Фигура печального юноши, опирающегося на перевернутый факел, в которой греки воплотили свое представление о Смерти, знакома всем, кто изучал античное искусство. Этрусская Смерть была женщиной с крыльями на плечах, голове и ногах, отвратительным лицом, ужасными клыками и когтями и черной кожей. Ни одного примера формы, приписываемой ему ранними христианами, до нас не дошло, насколько я могу обнаружить; но мы знаем, что они, как и поздние евреи, считали Смерть посланником Злого, если не тождественным ему, и называли его нечестивым, нечистым. Именно в Темные века фигура мертвого тела или черепа впервые была использована как символ Смерти; но даже тогда ее функция, по-видимому, была чисто символической, а не репрезентативной — то есть эти фигуры служили для напоминания людям об их смертности или для обозначения места погребения, а не были воплощением идеи, не были созданием персонажа — Смерти. Только в XIII или XIV веке мы находим это воплощение четко определенным и общепризнанным; и даже тогда использовалась не фигура скелета, а трупное и изможденное тело.

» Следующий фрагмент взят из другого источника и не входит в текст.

### config.mk
export PLATFORM = sky130hd
export DESIGN_NAME = axi_write_arbiter
export DESIGN_NICKNAME = d
export VERILOG_FILES = /design/src/rtl/axi_arb_pkg.sv /design/src/rtl/rr_pick.sv /design/src/rtl/axi_write_arbiter.sv
export SDC_FILE = /design/constraint.sdc
export NUM_CORES = 1
export LEC_CHECK = 0
export CELL_PAD_IN_SITES_DETAIL_PLACEMENT = 0
export CELL_PAD_IN_SITES_GLOBAL_PLACEMENT = 1
export CORE_ASPECT_RATIO = 0.7
export CORE_MARGIN = 2
export CORE_UTILIZATION = 11
export DETAILED_ROUTE_END_ITERATION = 7
export HOLD_SLACK_MARGIN = 0.15
export PLACE_DENSITY_LB_ADDON = 0.15
export REMOVE_ABC_BUFFERS = 1
export SETUP_SLACK_MARGIN = 0.4
export SLEW_MARGIN = 15
export SYNTH_ARGS = -nofsm -noshare
export SYNTH_HDL_FRONTEND = slang
export SYNTH_SLANG_ARGS = --single-unit
### constraint.sdc
create_clock -name clk -period 4.3 [get_ports clk]
set_clock_uncertainty 0.2 [all_clocks]
set_input_delay 0.645 -clock clk [delete_from_list [all_inputs] [get_ports clk]]
set_output_delay 0.645 -clock clk [all_outputs]
set_load 0.005 [all_outputs]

Среди остатков греческого и римского искусства известны только две группы, в которых появляется скелет; и примечательно, что в обеих этих группах скелеты танцуют. В одной группе из трех фигур средняя — женская. Ее относительная ширина в плечах и узость в бедрах поначалу производят обратное впечатление; но положение тела и конечностей, как ни странно, слишком похоже на положение танцовщицы современной французской школы, чтобы оставить вопрос в сомнении более чем на мгновение. Таким образом, художники, которые не воплощали свою идею смерти в скелете, были первыми, кто задумал и исполнил настоящую Пляску смерти. В обеих упомянутых группах мотив явно комичен; и ни одна из них не имеет никакого сходства с Плясками смерти, великим представителем которых стала Пляска Гольбейна. Они имели свое происхождение, мы вряд ли можем с уверенностью сказать как, когда или где; хотя эта тема привлекла исследовательские труды таких выдающихся ученых и глубоких антикваров, как Дус и Отли в Англии, Пеньо и Ланглуа во Франции. Но была обнаружена история, с которой они тесно связаны, даже если она не является их зародышем; древние обычаи, которые должны были способствовать их развитию, знакомы всем исследователям древних нравов, и особенно древних развлечений; а мотивы, которые их наполняют, и моральное состояние христианского мира, результатом которого они стали, достаточно ясны.

Мы уже видели ранее, что эта Пляска состояла из нескольких групп из двух или более фигур, одна из которых всегда была Смертью в акте призыва жертвы; и для ясного понимания того, что последует, необходимо немного забежать вперед и заметить, что нет сомнений в том, что Пляска впервые была представлена живыми исполнителями. Как бы странно это нам ни казалось, это соответствовало духу того времени, которое мы называем, возможно, с некоторой самонадеянностью, Темными веками.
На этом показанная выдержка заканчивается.